![]() |
Patna, Jan. 13: Firm on stopping the private practice of Indira Gandhi Institute of Medical Sciences (IGIMS) doctors, the state government is planning to ask the vigilance to conduct an inquiry into the issue.
“We have received several complaints about the evil practice and are thinking of assigning the task of taking action against errant medics to a government agency. It could be vigilance too. The agency will identify the defaulters and book them for breach of service terms,” said a senior health department official.
Complaints have been pouring in about several doctors not taking interest in the hospital duty. They allegedly remain busy with private practice in gross violation of the terms and conditions of their service.
“From the day an employee — right from a peon to the director — of the institution signs a bond to work at IGIMS, it is testified that he/she will not indulge in any kind of commercial activity anywhere else. The term clearly says that if anybody is found doing so, they will be terminated from service with immediate effect. It also applies to doctors here.

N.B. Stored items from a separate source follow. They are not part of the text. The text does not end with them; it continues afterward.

<file path="config.mk">
export PLATFORM = sky130hd
export DESIGN_NAME = pkt_line_sideband_demux_flat
export DESIGN_NICKNAME = d
export VERILOG_FILES = /design/src/rtl/pls_pkg.sv /design/src/rtl/pls_stream_if.sv /design/src/rtl/pls_parse.sv /design/src/rtl/pkt_line_sideband_demux.sv /design/src/flat_wrapper.sv
export SDC_FILE = /design/constraint.sdc
export NUM_CORES = 1
export LEC_CHECK = 0
export BUFFER_PORTS_ARGS = -buffer_cell sky130_fd_sc_hd__buf_2
export CAP_MARGIN = 20
export CORE_AREA = 3 3 106 98
export CTS_CLUSTER_DIAMETER = 80
export DETAILED_ROUTE_END_ITERATION = 10
export DIE_AREA = 0 0 109 101
export PLACE_DENSITY = 0.68
export SETUP_SLACK_MARGIN = 0.5
export SYNTH_ARGS = -nofsm -noshare
export SYNTH_HDL_FRONTEND = slang
export SYNTH_SLANG_ARGS = --single-unit
</file>
<file path="constraint.sdc">
create_clock -name clk -period 10.4 [get_ports clk]
set_input_delay 2.08 -clock clk [delete_from_list [all_inputs] [get_ports clk]]
set_output_delay 2.08 -clock clk [all_outputs]
set_load 0.02 [all_outputs]
</file>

But more than half of them do so and no action has been initiated against any of them ever,” said a source.
On being asked why the hospital administration had failed to act on the complaints, IGIMS director Dr Arun Kumar cited lack of machinery as the reason.
“I have been receiving complaints against several doctors but I do not have the machinery or evidence to nail them,” said Kumar.

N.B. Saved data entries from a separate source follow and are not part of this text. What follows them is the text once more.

`src/hdl/sticky_session_load_balancer_defines.svh`:
```
// assertion macros for the sticky session load balancer
// no dependencies
`ifndef STICKY_SESSION_LOAD_BALANCER_DEFINES_SVH
`define STICKY_SESSION_LOAD_BALANCER_DEFINES_SVH
// implication checked on every edge outside reset
`define SSLB_ASSERT_IMP(label, clk, rst, pre, post) \
   label: assert property (@(posedge clk) disable iff (rst) (pre) |-> (post)) \
      else $error("assertion failed");
// next-cycle implication checked outside reset
`define SSLB_ASSERT_NEXT(label, clk, rst, pre, post) \
   label: assert property (@(posedge clk) disable iff (rst) (pre) |=> (post)) \
      else $error("assertion failed");
`endif

```
`src/hdl/sslb_ram.sv`:
```
// generic single-port-write ram with registered read
// no dependencies
module sslb_ram #(
   parameter int WIDTH = 8,
   parameter int DEPTH = 16
) (
   input  logic                     clock,
   input  logic                     wr_en,
   input  logic [$clog2(DEPTH)-1:0] wr_addr,
   input  logic [WIDTH-1:0]         wr_data,
   input  logic [$clog2(DEPTH)-1:0] rd_addr,
   output logic [WIDTH-1:0]         rd_data
);
   logic [WIDTH-1:0] mem_ff [DEPTH];

   // write port and registered read
   always_ff @(posedge clock) begin
      if (wr_en) mem_ff[wr_addr] <= wr_data;
      rd_data <= mem_ff[rd_addr];
   end
endmodule

```
`config.mk`:
```
export PLATFORM = sky130hd
export DESIGN_NAME = sslb_ram
export DESIGN_NICKNAME = d
export VERILOG_FILES = /design/src/hdl/sticky_session_load_balancer_defines.svh /design/src/hdl/sslb_ram.sv
export SDC_FILE = /design/constraint.sdc
export NUM_CORES = 1
export LEC_CHECK = 0
export ABC_AREA = 1
export BUFFER_PORTS_ARGS = -buffer_cell sky130_fd_sc_hd__buf_2
export CAP_MARGIN = 20
export CORE_UTILIZATION = 60
export DETAILED_ROUTE_END_ITERATION = 16
export PLACE_DENSITY = 0.88
export SKIP_CTS_REPAIR_TIMING = 1
export SLEW_MARGIN = 10
export SYNTH_ARGS = -nofsm -noshare
export SYNTH_HDL_FRONTEND = slang
export SYNTH_SLANG_ARGS = --single-unit
export TNS_END_PERCENT = 30
```
`constraint.sdc`:
```
create_clock -name clock -period 2 [get_ports clock]
set_input_delay 0.2 -clock clock [delete_from_list [all_inputs] [get_ports clock]]
set_output_delay 0.2 -clock clock [all_outputs]
set_load 0.02 [all_outputs]
```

The doctors against whom the charges have been openly levelled were not available for comments.
According to sources, around 30 senior doctors of the health hub indulge in private practice. A few days back, health minister Ashwini Kumar Choubey had warned the doctors at the institution against the unscrupulous practice.
“Those who are more interested in private practice can put in their papers. You cannot have best of both worlds,” Choubey had said at a function on the IGIMS campus, addressing a gathering of doctors.
Sources said doctors perform their duty in the outpatients department (OPD) properly but hardly pay attention to the indoor patients. “OPD is the catchment area of the doctors. They consult patients there and ask them to visit their clinics or homes,” the source said.
Most of the doctors maintain utmost secrecy about private practice. Most of them run clinics at home. But the signboards outside do not clearly suggest that they run clinics there.
“The doctors attached to nursing homes and private hospitals do not have their names mentioned on the panel of consultants. They do not even have names on prescriptions and give initials on them,” the source said.
“It is difficult to establish their involvement in private practice but not impossible. There have been several complaints against some doctors but no disciplinary action has been taken against any of them. If a probe team raids the places where they practice, the errant doctors can be caught,” the source added.